The claimant, a Nigerian national, entered the United Kingdom illegally in 1998 and claimed asylum in 2006. In March 2009 he married a British citizen, but in November 2009 he was convicted of criminal offences and sentenced to 18 months’ imprisonment. He was therefore a “foreign criminal” as defined by section 32(1) of the UK Borders Act 2007 and by section 32(5), subject to section 33, the Secretary of State was required to make a deportation order against him, which she did in 2010. In 2010 the Secretary of State also refused the claimant’s asylum claim and refused him leave to remain on the basis of his marriage. His appeal against the refusal of his asylum claim and the deportation order was dismissed by the First-tier Tribunal but the Upper Tribunal [2013] Imm AR 256 allowed his appeal against the decision in relation to article 8.

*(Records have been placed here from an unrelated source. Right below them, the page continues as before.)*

File: src/rtl/fir_decim_sat.sv
// Round, saturate and decimate stage following the FIR28 filter.
// Discards samples while the upstream delay line fills after reset.
module fir_decim_sat #(
    parameter int IN_W   = 30,
    parameter int OUT_W  = 16,
    parameter int SHIFT  = 13,
    parameter int DECIM  = 2,
    parameter int WARMUP = 36
) (
    input  logic                    clk,
    input  logic                    rst_n,
    input  logic                    en,
    input  logic signed [IN_W-1:0]  filter_out,
    input  logic                    clr,
    output logic signed [OUT_W-1:0] dout,
    output logic                    dout_valid,
    output logic                    sat_flag,
    output logic [7:0]              sat_cnt
);

    localparam int WW = (WARMUP > 1) ? $clog2(WARMUP) : 1;
    localparam int PW = (DECIM > 1) ? $clog2(DECIM) : 1;
    localparam logic [WW-1:0] WLAST = WW'(WARMUP - 1);
    localparam logic [PW-1:0] PLAST = PW'(DECIM - 1);

    localparam logic signed [IN_W:0] RND  = (IN_W+1)'(1) <<< (SHIFT - 1);
    localparam logic signed [IN_W:0] MAXV =
        {{(IN_W+2-OUT_W){1'b0}}, {(OUT_W-1){1'b1}}};
    localparam logic signed [IN_W:0] MINV =
        {{(IN_W+2-OUT_W){1'b1}}, {(OUT_W-1){1'b0}}};
    localparam logic signed [OUT_W-1:0] MAXO = {1'b0, {(OUT_W-1){1'b1}}};
    localparam logic signed [OUT_W-1:0] MINO = {1'b1, {(OUT_W-1){1'b0}}};

    typedef enum logic {S_WARM, S_RUN} state_t;

    state_t              state;
    logic [WW-1:0]       wcnt;
    logic [PW-1:0]       phase;
    logic                accept;
    logic signed [IN_W:0] ext;
    logic signed [IN_W:0] sum;
    logic signed [IN_W:0] rnd;
    logic signed [IN_W:0] r;
    logic                r_valid;
    logic                hi;
    logic                lo;
    logic                clip;

    assign accept = en && (state == S_RUN) && (phase == '0);

    always_ff @(posedge clk or negedge rst_n) begin
        if (!rst_n) begin
            state <= S_WARM;
            wcnt  <= '0;
            phase <= '0;
        end else if (en) begin
            unique case (state)
                S_WARM: begin
                    if (wcnt == WLAST) begin
                        state <= S_RUN;
                        wcnt  <= '0;
                        phase <= '0;
                    end else begin
                        wcnt <= wcnt + WW'(1);
                    end
                end
                S_RUN: begin
                    if (phase == PLAST) phase <= '0;
                    else                phase <= phase + PW'(1);
                end
            endcase
        end
    end

    // One guard bit keeps the rounding add from wrapping.
    assign ext = {filter_out[IN_W-1], filter_out};
    assign sum = ext + RND;
    assign rnd = sum >>> SHIFT;

    always_ff @(posedge clk or negedge rst_n) begin
        if (!rst_n) begin
            r_valid <= 1'b0;
            r       <= '0;
        end else begin
            r_valid <= accept;
            if (accept) r <= rnd;
        end
    end

    assign hi   = (r > MAXV);
    assign lo   = (r < MINV);
    assign clip = r_valid && (hi || lo);

    always_ff @(posedge clk or negedge rst_n) begin
        if (!rst_n) begin
            dout       <= '0;
            dout_valid <= 1'b0;
        end else begin
            dout_valid <= r_valid;
            if (r_valid) begin
                unique case (1'b1)
                    hi:      dout <= MAXO;
                    lo:      dout <= MINO;
                    default: dout <= r[OUT_W-1:0];
                endcase
            end
        end
    end

    // A clip coinciding with clr survives as the first counted clip.
    always_ff @(posedge clk or negedge rst_n) begin
        if (!rst_n) begin
            sat_flag <= 1'b0;
            sat_cnt  <= 8'd0;
        end else if (clr) begin
            sat_flag <= clip;
            sat_cnt  <= {7'd0, clip};
        end else if (clip) begin
            sat_flag <= 1'b1;
            if (sat_cnt != 8'hFF) sat_cnt <= sat_cnt + 8'd1;
        end
    end

endmodule

File: config.mk
export PLATFORM = sky130hd
export DESIGN_NAME = fir_decim_sat
export DESIGN_NICKNAME = d
export VERILOG_FILES = /design/src/rtl/fir_decim_sat.sv
export SDC_FILE = /design/constraint.sdc
export NUM_CORES = 1
export LEC_CHECK = 0
export ABC_AREA = 0
export CORE_MARGIN = 3
export CORE_UTILIZATION = 51
export DETAILED_ROUTE_END_ITERATION = 10
export GPL_ROUTABILITY_DRIVEN = 0
export PLACE_DENSITY_LB_ADDON = 0.3
export SLEW_MARGIN = 0
export SYNTH_ARGS = -nofsm -noshare
export SYNTH_HDL_FRONTEND = slang
export SYNTH_SLANG_ARGS = --single-unit
File: constraint.sdc
create_clock -name clk -period 2.3 [get_ports clk]
set_clock_uncertainty 0.15 [all_clocks]
set_input_delay 0.46 -clock clk [delete_from_list [all_inputs] [get_ports clk]]
set_output_delay 0.46 -clock clk [all_outputs]
set_load 0.01 [all_outputs]
# After elaboration in Yosys (flattened, before gate mapping)
# Cells that the tools add are included.
[totals] regBits=53 word_cells=41 output_inout_bits=26
[classes] bitwise=2 n_reduce_logical=9 n_eq_ne=3 n_mux=12 order_cmp=2 addsub=4
[op_table] operator="one-hot mux 16 bit (2 select lines)" n=1
[op_table] operator="adder 30 x 14 -> 31 bit, second input constant" n=1
[op_table] operator="two-way mux 8 bit" n=3
[op_table] operator="> comparator 18 x 16 -> 1 bit, second input constant" n=1
[op_table] operator="less-than comparator 18 x 16 -> 1 bit, second input constant" n=1
[op_table] operator="adder 8 x 1 -> 8 bit, second input constant" n=1
[op_table] operator="inequality test 8 bit, second input constant" n=1
[op_table] operator="adder 6 x 1 -> 6 bit, second input constant" n=1
[op_table] operator="== test 6 bit, second input constant" n=1
[op_table] operator="two-way mux 1 bit" n=6
[op_table] operator="two-way mux 6 bit" n=1
[op_table] operator="AND reduction 2 bit" n=3
[op_table] operator="nonzero test 2 bit" n=2
[op_table] operator="logical AND 1 bit" n=3
[op_table] operator="inequality test 2 bit, second input constant" n=1
[op_table] operator="inverter 1 bit" n=2
[op_table] operator="one-hot mux 1 bit (2 select lines)" n=1
[op_table] operator="adder 1 bit, second input constant" n=1
[op_table] operator="logical OR 1 bit" n=1

# Logic depth before layout (Yosys ltp)
# Gate-level depths: netlist of run 1.
[depth] word_depth=5 depth_mapped=7 mapped_depth_nobuf=6

# Worst setup path after synthesis of run 1
# No wires, ideal clock.
[synth_timing] path_kind="input to register" from="input filter_out[12]" to="register r[15]" slack_ns=0.575 stages=6 required_ns=2.024 arrival_time_ns=1.449 cell_sequence="ha_1 -> nand3_1 -> or4_4 -> nor2_4 -> xnor2_1 -> o21ai_2"
[synth_between] elab_chain_len=1
[synth_rtl] element="start, declared" line="13" rtl="input logic signed [IN_W-1:0] filter_out,"
[synth_rtl] element="adder 30 x 14 -> 31 bit" line="77" rtl="assign sum = ext + RND;"
[synth_rtl] element="end signal, assigned" line="86" rtl="if (accept) r <= rnd;"
[synth_rtl] element="end, declared" line="43" rtl="logic signed [IN_W:0] r;"
# No other way between the ends.
# A chain may end at the register's enable or synchronous reset.

# Worst setup path after layout of run 1
# Same ends and word-level chain as after synthesis.

==> results.ini, run 1 <==
[global_route]
use_met2 = 0.3097
grtUsageMet3 = 0.03725
busiest_layer = met2
overflow = 0
antenna_found_initial = 0
grt_pass1_wl_um = 9149
grt_util_all_layers = 0.1837
grt_max_degree = 54
grtUsageMet1 = 0.2392
grt_pass1_vias = 2058

[synth]
seq_area_frac_synth = 0.4807
yosysTopAreaCell = dfrtp_1
synthTopCellsByArea = dfrtp_1, nor2_1, nand2_1
synth.ff_latch_count = 53
netlist_instances = 310
synth.distinct_cells = 35
syn_nets = 347
synth_area_per_cell_sq_um = 8.900
synth_area_sq_um = 2759
yosysWarningCount = 0
synth_top_area_share = 0.4807

[drt]
vias = 2261
drc = 0
antenna_left = 0
wl_per_cell_um = 11.77
dr.first_iter.drc_count = 121
wl_um = 5154
firstDrtPassIters = 4
routed_via_density = 5.162

[worst_hold_path]
hold_path.class = reg -> reg

[die]
die_x_um = 79.55
die_y_um = 79.55
io_pins = 60
initial_core_util = 0.5334
core_sq_um = 5172
die_area_sq_um = 6328
rows = 26

[cts]
root_buffer = clkbuf_8
postCtsSetupRepairBufs = 0
clkLatencyLatePin_ps = 310
path_clk_slew_ps = 90
htree_levels = 2
clockBufferDepth = 2
tritoncts = done
clkSinkCount = 53
cts_made_buffers = 5
cts_resized = 0

[layout]
antenna_cells = 0
nNetsFinal = 404
areaGrowthSynthToFinish_pct = 26.49
final_cells = 438
drive_above_1_share = 0.1332

[power_and_ir_drop]
pwr-share-comb = 0.392
powerDensity_nw_per_um2 = 899.7
p_switching_mw = 1.197
vdd_drop_max_mv = 0.4054
power_frac_seq = 0.447
swShare = 0.3814
power.share.clock = 0.161
p_int_mw = 1.942
leakage_nw = 1.539

[critical_path]
required_ps = 2340
crit_path_start_kind = input port
path_max_fanout = 3
arrival_ps = 2020
path_class = in -> reg
cp-end-kind = flop

[timing]
grt_setup_unrepaired = false
slew_headroom = 0.7649
drv_slew = 0
min_period_ps = 1982
hold_violations = 0
setup_viol = 0
max_freq_ghz = 0.5044
worst_slew_pin_slew_ps = 349.5
period_share = 0.8619
setup_ws_ps = 317.6

[placement]
dp.cells = 429
place_hpwl_um = 3890
io_buffer_count = 47
dp_slack_ps = -6.932

[job]
drv_cap = 0

[outcome]
status = finished, final reports clean

==> state kept, by name, summed over array words and instances, names as in the netlist <==
register,count
state,1
phase,1
dout,16
sat_cnt,8
r_valid,1
wcnt,6
sat_flag,1
dout_valid,1
r,18
==> critical path, cell delays in order <==
cell and delay, ps:
clkdlybuf4s50_1 510, ha_1 180, nand3_1 110, or4_4 470
nor2_4 100, xnor2_1 130, o21ai_2 60
==> final cells by class <==
class,instances,area (sq um)
Sequential cell,53,1326
Multi-Input combinational cell,237,1354
Inverter,4,15.01
Clock buffer,7,76.32
Clock inverter,1,7.507
Timing Repair Buffer,66,623.1
Tap cell,70,87.58
Fill cell,436,1683
==> routing by layer <==
| layer | up-vias | share of wire |
|---|---|---|
| li1 | 1167 | - |
| met1 | 1046 | 0.46 |
| met2 | 42 | 0.49 |
| met3 | 6 | 0.039 |
| met4 | 0 | 0.013 |
| met5 | - | 0 |
==> cells in the mapped netlist (all sizes together) <==
master,number
nor2,56
dfrtp,53
nand2,51
o21ai,23
a21oi,16
mux2,16
nand3,12
xor2,11
clkbuf,10
xnor2,10
nand4,7
buf,6
nor3,5
inv,4
a21o,3
and3,3
ha,3
mux2i,3
nor4,3
and4,2
nand2b,2
nand3b,2
a311oi,1
a31oi,1
and2,1
and4b,1
nor2b,1
o211ai,1
or2,1
or3,1
or4,1
==> worst paths after layout <==
check | startpoint | to | slack (ps) | cells past startpoint
setup / recovery | filter_out[12] | r[15] | 320 | 7
hold / removal | phase | phase | 330 | 2
setup reg to reg | r[16] | sat_cnt[1] | 570 | 5
hold reg to reg | phase | phase | 330 | 2
max in group asynchronous | rst_n | r[8] | 1240 | 3
min in group asynchronous | rst_n | sat_cnt[2] | 500 | 3
==> kinds of logic after synthesis <==
logic type               synth area share
AND/OR/NAND/NOR                    0.2444
flip-flops                         0.4807
AO/OA/AOI/OAI                     0.08980
XOR/XNOR                          0.06666
buffers and inverters             0.02857
multiplexers                      0.07619
adder cells (fa/ha/maj)           0.01361
==> per-stage QoR <==
| stage | hold WS (ps) | setup TNS [ps] | power, mW | utilization | instance area [sq um] |
|---|---|---|---|---|---|
| 2_1_floorplan | 14.41 | 0 | 2.285 | - | 2759 |
| 3_3_place_gp | 304.3 | 0 | 2.579 | 0.6565 | 3396 |
| 3_5_place_dp | 312.0 | -6.932 | 2.658 | 0.6565 | 3396 |
| 4_1_cts | 336.1 | 0 | 3.165 | 0.6746 | 3490 |
| 5_1_grt | 350.5 | 0 | 3.447 | 0.6746 | 3490 |
| 6_report | 334.6 | 0 | 3.140 | 0.6746 | 3490 |
==> power by group through the flow <==
stage	combinational [mW]	clock (mW)	sequential (mW)
final	1.23	0.505	1.40
after global routing	1.44	0.563	1.44
after CTS	1.24	0.520	1.40
after detailed placement	1.24	0	1.42
after global placement	1.17	0	1.41
after floorplan	0.942	0	1.34
==> cells in the final DEF (no fill, tap or decap), types with 2 or more instances in the layout <==
cell              n
nand2b_1          2
dfrtp_1          53
clkbuf_1          2
a21oi_1          16
nand3b_1          2
ha_1              3
xor2_1           11
nor3_1            5
nor2_1           55
a21o_1            3
xnor2_1          10
clkdlybuf4s50_1  46
mux2_2           16
clkbuf_8          5
o21ai_2           2
o21ai_0          21
buf_4            17
mux2i_1           3
nor4_1            3
nand3_1          11
inv_1             4
and3_1            3
nand2_1          51
and4_2            2
nand4_1           7
==> timing repair <==
| item | in CTS | in global routing |
|---|---|---|
| endpoints found under the hold margin | 53 | 0 |
| endpoints found under the setup margin | 0 | 0 |
| hold buffers | 1 | 0 |
No activity file was read; power rests on OpenSTA's default activity.
==> run 2: changes to the inputs <==
- HOLD_SLACK_MARGIN: default -> 0.15
- PLACE_DENSITY: default -> 0.76
- PLACE_DENSITY_LB_ADDON: 0.3 -> default
==> results.ini, run 2 (synthesis gave the netlist of run 1 again) <==
[drt]
drc = 0  ; unchanged
routed_via_density = 5.108  ; -1.1%
dr.first_iter.drc_count = 94  ; -22%
firstDrtPassIters = 4  ; unchanged
antenna_left = 0  ; unchanged
vias = 2232  ; -1.3%
wl_per_cell_um = 12.06  ; +2.5%
wl_um = 5269  ; +2.2%

[timing]
min_period_ps = 1966  ; -16.84 ps
setup_ws_ps = 334.4  ; +16.84 ps
period_share = 0.8546  ; -0.007320
grt_setup_unrepaired = false
max_freq_ghz = 0.5088  ; +0.86%
tns_ps = 0  ; unchanged
worst_slew_pin_slew_ps = 612.7  ; +263.3 ps
hold_violations = 0  ; unchanged
slew_headroom = 0.5915  ; -0.1734
setup_viol = 0  ; unchanged
drv_slew = 0  ; unchanged

[critical_path]
crit_chain = clkdlybuf4s50_1, ha_1, nand3_1, or4_4, nor2_4, xnor2_1, o21ai_2
arrival_ps = 2000  ; -20 ps
path_class = in -> reg
crit_path_start_kind = input port
cp-end-kind = flop
cpMaxStageDelayCell = clkdlybuf4s50_1
required_ps = 2340  ; about the same
cp_top_family = simple AND/OR/NAND/NOR gates
cp_num_buf_inv = 1  ; unchanged
max_stage_delay_ps = 500  ; about the same
path_max_fanout = 3  ; unchanged

[cts]
cts_made_buffers = 5  ; unchanged
tritoncts = done
htree_levels = 2  ; unchanged
root_buffer = clkbuf_8
path_clk_slew_ps = 80  ; about the same
clkLatencyLatePin_ps = 310  ; about the same
clockBufferDepth = 2  ; unchanged
clkSinkCount = 53  ; unchanged

[layout]
largest_reg_flops = 18  ; unchanged
drive_above_1_share = 0.1362  ; +0.003088
nNetsFinal = 403  ; -0.25%
final_util = 0.6778  ; +0.003145
layout_commonest_cell = nor2_1
final_cell_mix = nor2_1, dfrtp_1, nand2_1
areaGrowthSynthToFinish_pct = 27.07
reg_top3 = r x18, dout x16, sat_cnt x8
antenna_cells = 0  ; unchanged
top_register = r

[placement]
io_buffer_count = 47  ; unchanged
place_hpwl_um = 3989  ; +2.6%
dp_slack_ps = 11.38  ; +18.31 ps

[global_route]
grt_max_degree = 38  ; -30%
grt_util_all_layers = 0.1886  ; +0.004932
grt_pass1_vias = 2110  ; +2.5%
overflow = 0  ; unchanged
antenna_found_initial = 0  ; unchanged
grt_pass1_wl_um = 9501  ; +3.8%

[die]
initial_core_util = 0.5334  ; unchanged
core_sq_um = 5172  ; unchanged
die_x_um = 79.55  ; unchanged
die_y_um = 79.55  ; unchanged
die_area_sq_um = 6328  ; unchanged
rows = 26  ; unchanged
io_pins = 60  ; unchanged

[worst_hold_path]
hold_path.class = reg -> reg

[power_and_ir_drop]
leakage_nw = 1.548  ; +0.62%
vdd_drop_max_mv = 0.4759  ; +17%
powerDensity_nw_per_um2 = 933.0  ; +3.7%
power_mw = 3.271  ; +4.2%

[job]
drv_cap = 0  ; unchanged

[outcome]
status = finished, final reports clean

-- run 2: path summary, 6_finish.rpt --
check	startpoint	endpoint	slack [ps]	cells past startpoint
max reg2reg	sat_cnt[0]	sat_cnt[5]	600	6
max	filter_out[12]	r[15]	330	7
min	phase	phase	330	2
min reg2reg	phase	phase	330	2
min in group asynchronous	rst_n	sat_cnt[2]	540	2
max in group asynchronous	rst_n	r[7]	830	3
-- run 2: repair_timing --
item | 4_1_cts | 5_1_grt
buffers inserted | 0 | 0
endpoints found under the hold margin | 25 | 0
gates resized for setup | 0 | 0
hold buffers | 1 | 0
endpoints found under the setup margin | 0 | 0
-- run 2: metal layers --
metal	up-vias	track usage	part of all wire
li1	1157	-	-
met1	1019	0.2547	0.47
met2	49	0.3030	0.47
met3	7	0.04063	0.049
met4	0	0.05842	0.013
met5	-	0	0
-- run 2: layout make-up --
type,count,area [sq um]
clock buffer,6,82.58
fill,421,1667
sequential,53,1326
inverter,4,15.01
timing repair buffer,65,603.1
tap,70,87.58
clock inverter,2,37.54
multi-input combinational,237,1354
-- run 2: metrics by stage --
stage	std cells	cell area, sq um	hold WS [ps]
3_3_place_gp	428	3376	307.5
5_1_grt	437	3506	344.4
6_report	437	3506	333.5
4_1_cts	437	3506	333.7
2_1_floorplan	310	2759	14.41
3_5_place_dp	428	3376	305.3
-- run 2: where the power goes --
| group | internal [mW] | total [mW] | switching, mW |
|---|---|---|---|
| combinational | 0.548 | 1.24 | 0.695 |
| clock | 0.354 | 0.647 | 0.293 |
| sequential | 1.18 | 1.38 | 0.204 |
| total | 2.08 | 3.27 | 1.19 |
-- run 2: worst min-delay path: stages, from the launching register on --
cell	delay, ps
dfrtp_1	350
nand2_1	50
nand2_1	50
==> run 3: changes to the inputs <==
- TNS_END_PERCENT: default -> 100
==> results of run 3 <==
No change in the layout: final DEF, timing and power equal those of run 2.
==> patch 1: new RTL, settings of run 1 <==
`DECIM`: 2 -> 4.
--- a/src/rtl/fir_decim_sat.sv
+++ b/src/rtl/fir_decim_sat.sv
@@ -4,7 +4,7 @@
     parameter int IN_W   = 30,
     parameter int OUT_W  = 16,
     parameter int SHIFT  = 13,
-    parameter int DECIM  = 2,
+    parameter int DECIM  = 4,
     parameter int WARMUP = 36
 ) (
     input  logic                    clk,
Formal check against the unedited RTL: no difference found for any inputs over 10 cycles, from zero or initial values and one cycle with rst_n low; that may be too few to reach the edited logic, so the function may still have changed.
==> patch 1 against run 1 <==
Core utilization decreased by 0.82 points; sequential cell count rose by 1; cell area rose by 6.5%; area after synthesis increased by 7.4%; wire length grew 11%; power up 15%; clock power grew 51%; setup slack better by 7.7 ps; non-clock buffer count decreased by 2; sequential share of layout area fell by 1.6 points; worst hold slack better by 27 ps; fmax is 0.39% higher; via count is 6.4% higher; largest cell class unchanged; largest power group unchanged.
==> patch 1: results (changes against run 1) <==
worst min-delay path category=reg2reg (unchanged); maximum VDD drop=0.515 mV (was 0.405 mV); dpl hpwl=4220 um (was 3890 um); Via density=5.48 (was 5.16); Skew-Pair Late Insertion Delay=300 ps; min Tclk post-route=1970 ps (was 1980 ps); Slew Limit Headroom=71.8% (was 76.5%); Max Used Layer=met4 (unchanged); largest net degree at the start of global routing=33 (was 54); Critical Path AT=1360 ps (was 2020 ps); vias in the first global route=2,160 (was 2,058); net count after synthesis=351 (was 347); layout cell share with drive strength beyond 1=18.0% (was 13.3%); biggest regs=r (18), dout (16), sat_cnt (8) (unchanged); wire per inst=13.1 um (was 11.8 um); leakage=1.59 nW (was 1.54 nW); met1 WL=2800 um (was 2370 um); met2 wire len=2600 um (was 2520 um); commonest cells in the netlist=dfrtp_1, nand2_1, nor2_1, a21oi_1, mux2_2 (was nor2_1, dfrtp_1, nand2_1, o21ai_0); DP Area=3560 um2 (was 3400 um2); met3 WL=265 um (was 200 um); CP max stage delay=580 ps (was 510 ps); iteration-0 DRC count of the detailed router=129 (was 121); 1st-pass router iterations=6 (was 4); global-route wire length before repair=9890 um (was 9150 um); top cells by area, synth=dfrtp_1, mux2_2, nand2_1 (was dfrtp_1, nor2_1, nand2_1); delay-heaviest family, CP=buffers and inverters (was simple AND/OR/NAND/NOR gates); synth unique cells=45 (was 35); Tot GR Track Use=18.6% (was 18.4%); htree depth=2 (unchanged); critical path peak fanout=8 (was 3); Post-CTS Setup Inserts=0 (unchanged); fin nets=405 (was 404); status=finished, final reports clean (unchanged); sequential share of the synthesized area=45.6% (was 48.1%)
==> patch 1: kinds of logic after synthesis <==
group,count (synthesis),share of synthesized area [%]
buf+inv,27,3.88
simple gates,126,21.5
mux,20,7.56
flops,54,45.6
compound gates,65,14.9
xor+xnor,15,4.43
fa+ha+maj,5,2.11
==> patch 1: layout make-up <==
class | instances | area [um2]
clock inverters | 2 | 60.1
inverters | 10 | 37.5
well taps | 72 | 90.1
repair buffers | 64 | 596
clock buffers | 6 | 82.6
multi-input cells | 231 | 1500
fillers | 444 | 1860
flip-flops and latches | 54 | 1350
==> patch 1: what timing repair did <==
| action | 4_1_cts | 5_1_grt |
|---|---|---|
| resized for setup | 0 | 0 |
| hold buffers | 1 | 0 |
| endpoints found under the hold margin | 17 | 0 |
| setup endpoints to repair | 0 | 0 |
==> patch 1: stage by stage <==
| stage | power [mW] | setup WS, ps | utilization (%) | std cells | hold WS [ps] |
|---|---|---|---|---|---|
| after global placement | 2.82 | 54.8 | 63.9 | 430 | 265 |
| after detailed placement | 2.87 | 16.1 | 63.9 | 430 | 267 |
| final | 3.61 | 325 | 66.6 | 439 | 361 |
| after global routing | 3.90 | 269 | 66.6 | 439 | 379 |
| after floorplan | 2.33 | 334 | - | 312 | 14.4 |
| after CTS | 3.64 | 326 | 66.6 | 439 | 363 |
==> patch 1: final timing paths <==
path                            startpoint    endpoint  slack [ps]  cells after the start
worst max-delay path            sat_cnt[2]  sat_cnt[2]         330                      1
worst min-delay path               wcnt[4]     wcnt[4]         360                      1
worst max register to register  sat_cnt[0]  sat_cnt[5]         380                      4
worst min register to register     wcnt[4]     wcnt[4]         360                      1
max in group asynchronous            rst_n       r[15]         940                      3
min in group asynchronous            rst_n    sat_flag         460                      2
==> patch 1: metal layers <==
layer / vias up / track usage [%]
li1: 1206 / -
met3: 7 / 3.04
met1: 1128 / 26.4
met5: - / 0
met4: 0 / 6.15
met2: 65 / 29.0
==> patch 1: where the power goes <==
| group | internal [mW] | switching, mW | total [mW] |
|---|---|---|---|
| sequential | 1.24 | 0.208 | 1.45 |
| combinational | 0.777 | 0.621 | 1.40 |
| clock | 0.464 | 0.297 | 0.761 |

The Secretary of State appealed on the ground, among others, that the Upper Tribunal had wrongly given separate consideration to article 8 outside the context of the new rules (paragraphs 398, 399, 399A and 399B of HC 395 as amended by HC 194)) by applying a two-stage test.
The Court of Appeal dismissed the appeal.
(1) Where an individual did not meet the conditions in the new rules introduced by HC 194, under which it was implicit that deportation would be contrary to article 8, it was only in exceptional circumstances that the public interest in deportation would be outweighed by other factors. In weighing up other factors against the public interest in the deportation of foreign criminals, as expressly contemplated by paragraph 398 of the rules as amended by HC 194, great weight was to be given to that public interest. In the case of a foreign prisoner to whom paragraphs 399 or 399A did not apply, very compelling reasons would be required to outweigh the public interest in deportation.
(2) The new rules introduced by HC 194 were a complete code and the exceptional circumstances to be considered in the balancing exercise, weighing up the factors for and against deportation, involved the application of a proportionality test as required by the jurisprudence of the European Court of Human Rights. Where the claimant established that paragraphs 399 or 399A applied, he had succeeded on a one-stage test. Where, however, paragraphs 399 or 399A did not apply, a separate exercise of considering whether there were sufficiently compelling and therefore exceptional circumstances to outweigh the public interest in deportation followed, which constituted a two stage process.
(3) In view of the concession made on behalf of the Secretary of State before the Upper Tribunal that it would not be reasonable for the claimant’s wife and her daughter to relocate to Nigeria with the claimant and that there were insurmountable obstacles to their family life continuing outside the United Kingdom, the tribunal had been entitled to strike the balance in favour of the claimant and accordingly the appeal failed.
Lisa Giovannetti QC and Neil Sheldon (instructed by Treasury Solicitor) for the Secretary of State; Raza Husain QC, Duran Seddon and Navtej Singh Ahluwalia (instructed by Wilson Solicitors LLP) for the claimant.